_Supplied records_:
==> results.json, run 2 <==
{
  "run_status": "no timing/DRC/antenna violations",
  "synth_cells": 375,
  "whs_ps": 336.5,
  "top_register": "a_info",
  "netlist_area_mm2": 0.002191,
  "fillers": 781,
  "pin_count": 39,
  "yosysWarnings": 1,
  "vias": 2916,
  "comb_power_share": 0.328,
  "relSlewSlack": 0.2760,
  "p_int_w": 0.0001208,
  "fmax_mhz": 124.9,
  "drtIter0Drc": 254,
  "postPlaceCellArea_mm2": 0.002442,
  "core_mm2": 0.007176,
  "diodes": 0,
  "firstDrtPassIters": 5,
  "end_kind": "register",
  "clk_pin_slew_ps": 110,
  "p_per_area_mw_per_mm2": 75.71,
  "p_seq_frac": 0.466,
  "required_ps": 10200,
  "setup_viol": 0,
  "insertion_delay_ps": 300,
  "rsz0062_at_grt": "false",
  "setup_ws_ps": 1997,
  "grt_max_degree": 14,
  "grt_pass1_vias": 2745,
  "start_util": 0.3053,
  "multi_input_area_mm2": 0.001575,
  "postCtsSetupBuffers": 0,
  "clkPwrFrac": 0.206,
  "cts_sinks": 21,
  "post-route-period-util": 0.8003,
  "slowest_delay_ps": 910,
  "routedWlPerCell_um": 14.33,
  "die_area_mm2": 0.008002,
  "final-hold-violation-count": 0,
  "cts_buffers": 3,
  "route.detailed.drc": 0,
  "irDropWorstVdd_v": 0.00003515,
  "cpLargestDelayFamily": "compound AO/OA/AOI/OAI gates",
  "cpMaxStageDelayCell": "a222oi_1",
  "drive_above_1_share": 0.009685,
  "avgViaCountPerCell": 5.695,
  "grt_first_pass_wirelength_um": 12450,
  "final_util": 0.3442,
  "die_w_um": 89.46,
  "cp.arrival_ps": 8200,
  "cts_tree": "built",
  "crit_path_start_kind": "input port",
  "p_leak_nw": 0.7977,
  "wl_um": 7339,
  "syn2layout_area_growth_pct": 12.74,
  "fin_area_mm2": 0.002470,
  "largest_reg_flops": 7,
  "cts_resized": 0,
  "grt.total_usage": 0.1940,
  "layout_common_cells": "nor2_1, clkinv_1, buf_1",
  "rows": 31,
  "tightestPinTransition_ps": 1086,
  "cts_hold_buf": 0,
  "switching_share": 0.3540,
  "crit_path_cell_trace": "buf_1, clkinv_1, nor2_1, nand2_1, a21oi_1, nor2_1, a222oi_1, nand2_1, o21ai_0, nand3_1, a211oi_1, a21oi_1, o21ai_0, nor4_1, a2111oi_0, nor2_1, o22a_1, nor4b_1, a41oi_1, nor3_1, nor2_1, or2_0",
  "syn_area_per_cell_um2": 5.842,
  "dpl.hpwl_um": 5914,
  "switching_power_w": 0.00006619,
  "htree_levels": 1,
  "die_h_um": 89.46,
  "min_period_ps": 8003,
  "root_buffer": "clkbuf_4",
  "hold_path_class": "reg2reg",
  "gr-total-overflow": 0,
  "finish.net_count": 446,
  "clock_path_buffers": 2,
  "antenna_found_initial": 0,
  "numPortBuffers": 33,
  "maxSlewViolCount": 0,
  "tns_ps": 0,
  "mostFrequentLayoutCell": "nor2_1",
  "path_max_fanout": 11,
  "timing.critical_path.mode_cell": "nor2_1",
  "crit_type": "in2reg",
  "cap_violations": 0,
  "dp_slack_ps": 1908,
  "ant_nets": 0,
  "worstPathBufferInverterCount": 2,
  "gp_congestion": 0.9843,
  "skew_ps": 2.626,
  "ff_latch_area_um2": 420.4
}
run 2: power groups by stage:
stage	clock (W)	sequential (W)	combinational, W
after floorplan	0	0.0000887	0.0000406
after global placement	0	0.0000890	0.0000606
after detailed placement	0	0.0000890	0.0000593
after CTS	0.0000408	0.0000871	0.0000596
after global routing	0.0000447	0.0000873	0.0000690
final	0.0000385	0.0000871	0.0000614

_The task_: Return the entries above exactly as they appear.

_Problem solution_:
==> results.json, run 2 <==
{
  "run_status": "no timing/DRC/antenna violations",
  "synth_cells": 375,
  "whs_ps": 336.5,
  "top_register": "a_info",
  "netlist_area_mm2": 0.002191,
  "fillers": 781,
  "pin_count": 39,
  "yosysWarnings": 1,
  "vias": 2916,
  "comb_power_share": 0.328,
  "relSlewSlack": 0.2760,
  "p_int_w": 0.0001208,
  "fmax_mhz": 124.9,
  "drtIter0Drc": 254,
  "postPlaceCellArea_mm2": 0.002442,
  "core_mm2": 0.007176,
  "diodes": 0,
  "firstDrtPassIters": 5,
  "end_kind": "register",
  "clk_pin_slew_ps": 110,
  "p_per_area_mw_per_mm2": 75.71,
  "p_seq_frac": 0.466,
  "required_ps": 10200,
  "setup_viol": 0,
  "insertion_delay_ps": 300,
  "rsz0062_at_grt": "false",
  "setup_ws_ps": 1997,
  "grt_max_degree": 14,
  "grt_pass1_vias": 2745,
  "start_util": 0.3053,
  "multi_input_area_mm2": 0.001575,
  "postCtsSetupBuffers": 0,
  "clkPwrFrac": 0.206,
  "cts_sinks": 21,
  "post-route-period-util": 0.8003,
  "slowest_delay_ps": 910,
  "routedWlPerCell_um": 14.33,
  "die_area_mm2": 0.008002,
  "final-hold-violation-count": 0,
  "cts_buffers": 3,
  "route.detailed.drc": 0,
  "irDropWorstVdd_v": 0.00003515,
  "cpLargestDelayFamily": "compound AO/OA/AOI/OAI gates",
  "cpMaxStageDelayCell": "a222oi_1",
  "drive_above_1_share": 0.009685,
  "avgViaCountPerCell": 5.695,
  "grt_first_pass_wirelength_um": 12450,
  "final_util": 0.3442,
  "die_w_um": 89.46,
  "cp.arrival_ps": 8200,
  "cts_tree": "built",
  "crit_path_start_kind": "input port",
  "p_leak_nw": 0.7977,
  "wl_um": 7339,
  "syn2layout_area_growth_pct": 12.74,
  "fin_area_mm2": 0.002470,
  "largest_reg_flops": 7,
  "cts_resized": 0,
  "grt.total_usage": 0.1940,
  "layout_common_cells": "nor2_1, clkinv_1, buf_1",
  "rows": 31,
  "tightestPinTransition_ps": 1086,
  "cts_hold_buf": 0,
  "switching_share": 0.3540,
  "crit_path_cell_trace": "buf_1, clkinv_1, nor2_1, nand2_1, a21oi_1, nor2_1, a222oi_1, nand2_1, o21ai_0, nand3_1, a211oi_1, a21oi_1, o21ai_0, nor4_1, a2111oi_0, nor2_1, o22a_1, nor4b_1, a41oi_1, nor3_1, nor2_1, or2_0",
  "syn_area_per_cell_um2": 5.842,
  "dpl.hpwl_um": 5914,
  "switching_power_w": 0.00006619,
  "htree_levels": 1,
  "die_h_um": 89.46,
  "min_period_ps": 8003,
  "root_buffer": "clkbuf_4",
  "hold_path_class": "reg2reg",
  "gr-total-overflow": 0,
  "finish.net_count": 446,
  "clock_path_buffers": 2,
  "antenna_found_initial": 0,
  "numPortBuffers": 33,
  "maxSlewViolCount": 0,
  "tns_ps": 0,
  "mostFrequentLayoutCell": "nor2_1",
  "path_max_fanout": 11,
  "timing.critical_path.mode_cell": "nor2_1",
  "crit_type": "in2reg",
  "cap_violations": 0,
  "dp_slack_ps": 1908,
  "ant_nets": 0,
  "worstPathBufferInverterCount": 2,
  "gp_congestion": 0.9843,
  "skew_ps": 2.626,
  "ff_latch_area_um2": 420.4
}
run 2: power groups by stage:
stage	clock (W)	sequential (W)	combinational, W
after floorplan	0	0.0000887	0.0000406
after global placement	0	0.0000890	0.0000606
after detailed placement	0	0.0000890	0.0000593
after CTS	0.0000408	0.0000871	0.0000596
after global routing	0.0000447	0.0000873	0.0000690
final	0.0000385	0.0000871	0.0000614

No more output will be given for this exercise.